Markets closed slightly down for the week, as the S&P 500 Index showed resilience in a three-day winning streak after one of the worst days of the year. On May 13, the S&P 500 fell 2.4%, its biggest one-day loss since January. The index then pared that loss through the end of the week.
Monday’s weakness was also reflected in the bond market. The spread between the 3-month and 10-year Treasury yields closed in negative territory, the second yield curve inversion (long-term rates falling below short-term rates) of the current economic expansion. Economic data continued to waver as this week’s retail sales data disappointed consensus estimates. Some investors have considered weakening consumer data a case for a Federal Reserve rate cut, but we continue to believe that a rate cut is unlikely given healthy wage growth and a labor market close to full employment.

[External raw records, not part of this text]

`src/rtl/div_pkg.sv`:
```
package div_pkg;

  typedef enum logic [1:0] {
    S_IDLE = 2'd0,
    S_RUN  = 2'd1,
    S_FIN  = 2'd2
  } div_state_t;

endpackage

```
`src/rtl/div_operand_prep.sv`:
```
module div_operand_prep #(
  parameter int W = 32
) (
  input  logic [W-1:0] a_in,
  input  logic [W-1:0] b_in,
  input  logic         sgn,
  output logic [W-1:0] a_mag,
  output logic [W-1:0] b_mag,
  output logic         q_neg,
  output logic         r_neg,
  output logic         b_zero
);

  logic a_is_neg;
  logic b_is_neg;

  always_comb begin
    a_is_neg = sgn & a_in[W-1];
    b_is_neg = sgn & b_in[W-1];
    a_mag    = a_is_neg ? (~a_in + 1'b1) : a_in;
    b_mag    = b_is_neg ? (~b_in + 1'b1) : b_in;
    q_neg    = a_is_neg ^ b_is_neg;
    r_neg    = a_is_neg;
    b_zero   = (b_in == '0);
  end

endmodule

```
`src/rtl/div_step.sv`:
```
module div_step #(
  parameter int W = 32
) (
  input  logic [2*W:0] rem_in,
  input  logic [W-1:0] dvs,
  output logic [2*W:0] rem_out
);

  logic [W+1:0] trial;

  always_comb begin
    trial = {1'b0, rem_in[2*W:W]} - {2'b00, dvs};
    if (!trial[W+1]) begin
      // trial fits: keep difference, shift left, new quotient bit is 1
      rem_out = {trial[W-1:0], rem_in[W-1:0], 1'b1};
    end else begin
      // trial negative: keep old upper part, shift left, quotient bit 0
      rem_out = {rem_in[2*W-1:0], 1'b0};
    end
  end

endmodule

```
`src/rtl/div_result_fix.sv`:
```
module div_result_fix #(
  parameter int W = 32
) (
  input  logic [2*W:0] rem_in,
  input  logic         q_neg,
  input  logic         r_neg,
  input  logic         b_zero,
  input  logic [W-1:0] dvd_raw,
  output logic [W-1:0] q_out,
  output logic [W-1:0] r_out
);

  logic [W-1:0] q_mag;
  logic [W-1:0] r_mag;

  always_comb begin
    q_mag = rem_in[W-1:0];
    // one-bit right correction of the over-shifted remainder
    r_mag = rem_in[2*W:W+1];
    if (b_zero) begin
      q_out = '1;
      r_out = dvd_raw;
    end else begin
      q_out = q_neg ? (~q_mag + 1'b1) : q_mag;
      r_out = r_neg ? (~r_mag + 1'b1) : r_mag;
    end
  end

endmodule

```
`src/rtl/seq_divider.sv`:
```
module seq_divider
  import div_pkg::*;
#(
  parameter int W = 32
) (
  input  logic         clk,
  input  logic         rst_n,
  input  logic         start,
  input  logic         signed_mode,
  input  logic [W-1:0] dividend,
  input  logic [W-1:0] divisor,
  output logic         busy,
  output logic         done,
  output logic         zero_div,
  output logic [W-1:0] quo_lo,
  output logic [W-1:0] rem_hi
);

  localparam int CW   = (W > 1) ? $clog2(W) : 1;
  localparam int RW   = 2 * W + 1;
  localparam logic [CW-1:0] LAST = CW'(W - 1);

  div_state_t st_q, st_d;
  logic [CW-1:0] cnt_q, cnt_d;
  logic [RW-1:0] rem_q, rem_d, rem_step, rem_init;
  logic [W-1:0]  dvs_q, dvd_q;
  logic          qneg_q, rneg_q, bz_q;
  logic [W-1:0]  quo_q, quo_d, remo_q, remo_d;
  logic          done_q, done_d, zd_q, zd_d;

  logic [W-1:0]  a_mag, b_mag;
  logic          q_neg, r_neg, b_zero;
  logic [W-1:0]  fix_q, fix_r;

  logic          accept;
  logic          opnd_en;
  logic          rem_en;
  logic          cnt_en;
  logic          res_en;

  div_operand_prep #(.W(W)) prep_i (
    .a_in   (dividend),
    .b_in   (divisor),
    .sgn    (signed_mode),
    .a_mag  (a_mag),
    .b_mag  (b_mag),
    .q_neg  (q_neg),
    .r_neg  (r_neg),
    .b_zero (b_zero)
  );

  div_step #(.W(W)) step_i (
    .rem_in  (rem_q),
    .dvs     (dvs_q),
    .rem_out (rem_step)
  );

  div_result_fix #(.W(W)) fix_i (
    .rem_in  (rem_q),
    .q_neg   (qneg_q),
    .r_neg   (rneg_q),
    .b_zero  (bz_q),
    .dvd_raw (dvd_q),
    .q_out   (fix_q),
    .r_out   (fix_r)
  );

  // initial load: dividend right-justified, then the first left shift
  assign rem_init = {{W{1'b0}}, a_mag, 1'b0};

  // next-state logic
  always_comb begin
    st_d    = st_q;
    cnt_d   = cnt_q;
    rem_d   = rem_q;
    quo_d   = quo_q;
    remo_d  = remo_q;
    done_d  = 1'b0;
    zd_d    = 1'b0;
    accept  = 1'b0;
    opnd_en = 1'b0;
    rem_en  = 1'b0;
    cnt_en  = 1'b0;
    res_en  = 1'b0;
    unique case (st_q)
      S_IDLE: begin
        if (start) begin
          accept  = 1'b1;
          opnd_en = 1'b1;
          rem_en  = 1'b1;
          cnt_en  = 1'b1;
          rem_d   = rem_init;
          cnt_d   = '0;
          st_d    = S_RUN;
        end
      end
      S_RUN: begin
        rem_en = 1'b1;
        cnt_en = 1'b1;
        rem_d  = rem_step;
        cnt_d  = cnt_q + 1'b1;
        if (cnt_q == LAST) begin
          st_d = S_FIN;
        end
      end
      S_FIN: begin
        res_en = 1'b1;
        quo_d  = fix_q;
        remo_d = fix_r;
        done_d = 1'b1;
        zd_d   = bz_q;
        st_d   = S_IDLE;
      end
      default: begin
        st_d = S_IDLE;
      end
    endcase
  end

  // state and counter registers
  always_ff @(posedge clk or negedge rst_n) begin
    if (!rst_n) begin
      st_q <= S_IDLE;
      cnt_q <= '0;
    end else begin
      st_q <= st_d;
      if (cnt_en) begin
        cnt_q <= cnt_d;
      end
    end
  end

  // datapath registers
  always_ff @(posedge clk or negedge rst_n) begin
    if (!rst_n) begin
      rem_q  <= '0;
      dvs_q  <= '0;
      dvd_q  <= '0;
      qneg_q <= 1'b0;
      rneg_q <= 1'b0;
      bz_q   <= 1'b0;
    end else begin
      if (rem_en) begin
        rem_q <= rem_d;
      end
      if (opnd_en) begin
        dvs_q  <= b_mag;
        dvd_q  <= dividend;
        qneg_q <= q_neg;
        rneg_q <= r_neg;
        bz_q   <= b_zero;
      end
    end
  end

  // result registers
  always_ff @(posedge clk or negedge rst_n) begin
    if (!rst_n) begin
      quo_q  <= '0;
      remo_q <= '0;
      done_q <= 1'b0;
      zd_q   <= 1'b0;
    end else begin
      done_q <= done_d;
      zd_q   <= zd_d;
      if (res_en) begin
        quo_q  <= quo_d;
        remo_q <= remo_d;
      end
    end
  end

  assign busy     = (st_q != S_IDLE);
  assign done     = done_q;
  assign zero_div = zd_q;
  assign quo_lo   = quo_q;
  assign rem_hi   = remo_q;

endmodule

```
`config.mk`:
```
export PLATFORM = sky130hd
export DESIGN_NAME = seq_divider
export DESIGN_NICKNAME = d
export VERILOG_FILES = /design/src/rtl/div_pkg.sv /design/src/rtl/div_operand_prep.sv /design/src/rtl/div_step.sv /design/src/rtl/div_result_fix.sv /design/src/rtl/seq_divider.sv
export SDC_FILE = /design/constraint.sdc
export NUM_CORES = 1
export LEC_CHECK = 0
export ABC_AREA = 1
export BUFFER_PORTS_ARGS = -buffer_cell sky130_fd_sc_hd__buf_2
export CAP_MARGIN = 30
export CORE_ASPECT_RATIO = 1.75
export CORE_UTILIZATION = 65
export CTS_BUF_LIST = sky130_fd_sc_hd__clkbuf_4
export DETAILED_ROUTE_END_ITERATION = 8
export GPL_TIMING_DRIVEN = 0
export PLACE_DENSITY = 0.86
export SLEW_MARGIN = 20
export SYNTH_ARGS = -nofsm -noshare
export SYNTH_HDL_FRONTEND = slang
export SYNTH_HIERARCHICAL = 1
export SYNTH_SLANG_ARGS = --single-unit
```
`constraint.sdc`:
```
create_clock -name clk -period 3.7 [get_ports clk]
set_input_delay 0.37 -clock clk [delete_from_list [all_inputs] [get_ports clk]]
set_output_delay 0.37 -clock clk [all_outputs]
set_load 0.05 [all_outputs]
```
==> results of run 1 <==
[flip-flops by register name, indices dropped and copies added (netlist names)]
| signal | flops |
|---|---|
| bz_q | 1 |
| cnt_q | 5 |
| done | 1 |
| dvd_q | 32 |
| dvs_q | 32 |
| qneg_q | 1 |
| quo_lo | 32 |
| rem_hi | 32 |
| rem_q | 65 |
| rneg_q | 1 |
| st_q | 2 |
| zero_div | 1 |
[report_power, final]
group	switching [uW]	internal, uW	total [uW]	leakage [uW]
clock network	986	877	1860	0.000340
registers	954	3120	4080	0.00248
logic	7710	3930	11600	0.00727
[worst max path at each step]
stage                          from   endpoint  slack, ps  cells after the start
final                     rem_q[32]  rem_q[61]        840                     17
after global routing      rem_q[32]  rem_q[61]        680                     17
after CTS                 rem_q[32]  rem_q[61]       1020                     17
after detailed placement  rem_q[51]  rem_q[53]       1060                     12
after global placement        rst_n  dvs_q[30]      -1020                      1
after floorplan           rem_q[32]  rem_q[61]       1710                     16
[logic make-up (layout without fill, tap and decap cells)]
logic type | Yosys count | after routing | synth area share
other | 0 | 1 | 0
AO/OA/AOI/OAI | 135 | 135 | 0.04698
buffers and inverters | 360 | 624 | 0.1060
XOR/XNOR | 47 | 47 | 0.02581
AND/OR/NAND/NOR | 1762 | 1762 | 0.4686
flip-flops | 205 | 205 | 0.3216
adder cells (fa/ha/maj) | 39 | 39 | 0.03106
[per-layer routing]
metal / part of all wire / routed length (microns)
met5: 0.00015 / 9
met3: 0.078 / 4615
met1: 0.29 / 16960
met2: 0.49 / 29300
met4: 0.14 / 8378
[worst max-delay path: stages (launching register included)]
cell and delay (ps):
dfrtp_1 460, inv_1 110, ha_1 160, inv_1 80
fa_1 480, nand3_1 130, nand3_1 180, nand2_1 110
nand2_1 140, nand2_1 100, nand2_1 210, nand2_1 160
nand2_1 60, nand2_1 60, nand3_1 80, nand2_1 60
nand2_1 50, nand2_1 70
[cell usage in the layout (no fill, tap or decap), drive strengths merged]
| master | count |
|---|---|
| clkinvlp | 1 |
| o211ai | 2 |
| buf | 238 |
| nand4 | 23 |
| a31oi | 1 |
| nand2 | 1225 |
| o21bai | 5 |
| nor3b | 1 |
| xor2 | 31 |
| ha | 38 |
| nand3 | 220 |
| and3 | 1 |
| dfrtp | 205 |
| a21o | 1 |
| clkinv | 10 |
| clkbuf | 73 |
| xnor2 | 16 |
| a21oi | 55 |
| inv | 252 |
| fa | 1 |
| nand3b | 13 |
| or2 | 2 |
| nor2 | 257 |
| bufinv | 1 |
| and2 | 11 |
| dlygate4sd3 | 49 |
| nor3 | 9 |
| o21ai | 69 |
| o31ai | 2 |
| diode | 1 |
[through the flow]
step,util,hold slack [ps],setup TNS (ps)
floorplan,-,74.41,0
global placement,0.7080,457.8,-206070
detailed placement,0.7107,349.2,0
CTS,0.7548,0.8528,0
global route,0.7554,16.59,0
finish,0.7554,28.76,0
[cell type report]
class | count | area (sq um)
multi-input combinational | 1983 | 9131
fill | 1908 | 5876
sequential | 205 | 5130
timing repair buffer | 186 | 1237
inverter | 251 | 944.7
buffer | 109 | 745.7
clock buffer | 65 | 488.0
tap | 308 | 385.4
clock inverter | 13 | 82.58
antenna | 1 | 2.502
[timing repair]
item | 4_1_cts | 5_1_grt
setup endpoints to repair | 0 | 0
hold endpoints to repair | 121 | 0
hold buffers | 49 | 0
resized for setup | 0 | 0
==> metrics.md, run 1 <==
| Metric | Value |
|---|---|
| Status | finished with violations |
| Failing checks | DRC |
| Crit start category | register |
| Io pins | 135 |
| Tot GR Track Use | 0.4844 |
| Final cell count without fillers | 3,121 |
| Number of I/O port buffers | 134 |
| Unrepaired setup endpoints after global routing | false |
| Slew HR | 0.2117 |
| Worst Hold End | dvs_q[24] |
| H-tree depth | 2 |
| Pre-CTS WS | 1063 ps |
| WL final | 59,270 microns |
| Crit path DAT | 3480 ps |
| Number of global-route vias before repair | 18,096 |
| YS warnings | 6 |
| Clock Skew | 79.03 ps |
| Total gr overflow | 0 |
| Number of remaining DRC errors | 1 |
| Dpl cell area | 0.01707 sq mm |
| Yosys top cell area share | 0.3216 |
| Final min period | 2856 ps |
| Sequential share of the synthesized area | 0.3216 |
| Design Area, Final | 0.01815 sq mm |
| Synth Cell Area | 0.01595 sq mm |
| Final Max Slew Viols | 0 |
| Met3 Usage GRT | 0.1340 |
| Initial Utilization | 0.6640 |
| WL/cell | 18.99 microns |
| Type of the worst setup path | register to register |
| Max-cap violation count | 0 |
| Final setup viols | 0 |
| Critical R2R Launch | rem_q[32] |
| Die X | 120.4 microns |
| Via count of the routed design | 17,889 |
| Nets | 2,891 |
| Design Power | 17,580 uW |
| Top-count cell post-synth | nand2_1 |
| Clock sinks | 205 |
| Synthesized area per cell | 6.260 sq um |
| Hold Crit Class | input port to register |
| Initial antenna violation count | 2 |
| Met2 Usage GRT | 0.8401 |
| CTS Buf Count | 48 |
| Clk pin slew, worst setup/hold paths | 80 ps |
| Layout cells sized above 1 | 0.1508 |
| Cell taking the most area after synthesis | dfrtp_1 |
| Synthesis-to-finish area growth | 13.77% |
| Worst r2r path cells | 17 |
| Met1 Use GR | 0.4016 |
| Distinct cells, synth | 46 |
| Core box area | 0.02402 sq mm |
| R2r setup slk | 840 ps |
| Die Ht | 209.2 microns |
| Synth area leaders | dfrtp_1, nand2_1, nand3_1 |
| Syn Inst Count | 2,548 |
| Critical path required time | 4330 ps |
| Post-synthesis async set-or-reset flop share | 1.000 |
| Post-DP HPWL | 43,880 microns |
| Final Cycle Share | 0.7719 |
| Worst Max-Slew Pin Slew | 1170 ps |
| Setup WS post-layout | 844.1 ps |
| Hold wc startpoint | divisor[24] |
| Initial DRC count | 1,569 |
| Post-synth top cells | nand2_1, inv_1, nor2_1 |
| Post-synth EDFFs | 0 |
| DR pass1 iterations | 9 |
| Die area | 0.02520 sq mm |
| Critical path fanouts, max | 4 |
| Pin count of the biggest net entering global routing | 74 |
| Fmax | 350.2 MHz |
| Grt peak-use layer | met2 |
| Worst setup EP type | register |
| Dpl cells | 2,992 |
| Hold Path Cell Cnt | 5 |
| Number of routed nets with antenna violations | 0 |
| # rows | 75 |
| Clk buf depth | 3 |
| R2R Path End | rem_q[61] |
| CTS Root Buffer Type | clkbuf_4 |
| Post-synth top flop | dfrtp_1 |
| Pwr dens | 968.8 mW/mm^2 |
| Maximum VDD drop | 0.5594 mV |
| Clk_lat worst skew | 760 ps |
| CTS tree | done |
| Number of setup buffers added after CTS | 0 |
| P_leak | 0.01009 uW |
| RePlAce Congestion | 1.012 |
| Syn Nets | 2,655 |
| Global-route wire length before repair | 91,820 microns |
| #FFs+latches synth | 205 |
| Vias per std cell | 5.732 |
| Final Hold Vio Count | 0 |
Power figures use the tool's default switching activity.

“Trade tensions have weighed on consumer and business sentiment,” said LPL Research Chief Investment Strategist John Lynch. “However, we see plenty of evidence that solid U.S. fundamentals are intact, and we expect growth to stabilize and confidence to improve as trade talks near a resolution.” Trade continued to dominate international headlines, although news a bit more upbeat this week as the U.S. announced plans to lift steel and aluminum tariffs on Canada and Mexico, paving the way for Congress’ approval of the new North American trade deal. Elsewhere on the trade front, U.S. officials announced they would delay the decision to implement tariffs on auto-related imports from the European Union and Japan by 180 days. News of the delay buoyed European stocks, which managed to close the week firmly in positive territory.
Looking forward to the week ahead, investors will have their attention set on the Federal Open Market Committee meeting minutes on Wednesday. Overseas, a slew of Purchasing Managers’ Index data is slated for release, with Germany, Japan, and the composite Eurozone scheduled to announce. Track these and other important events on our Weekly Global Economic & Policy Calendar.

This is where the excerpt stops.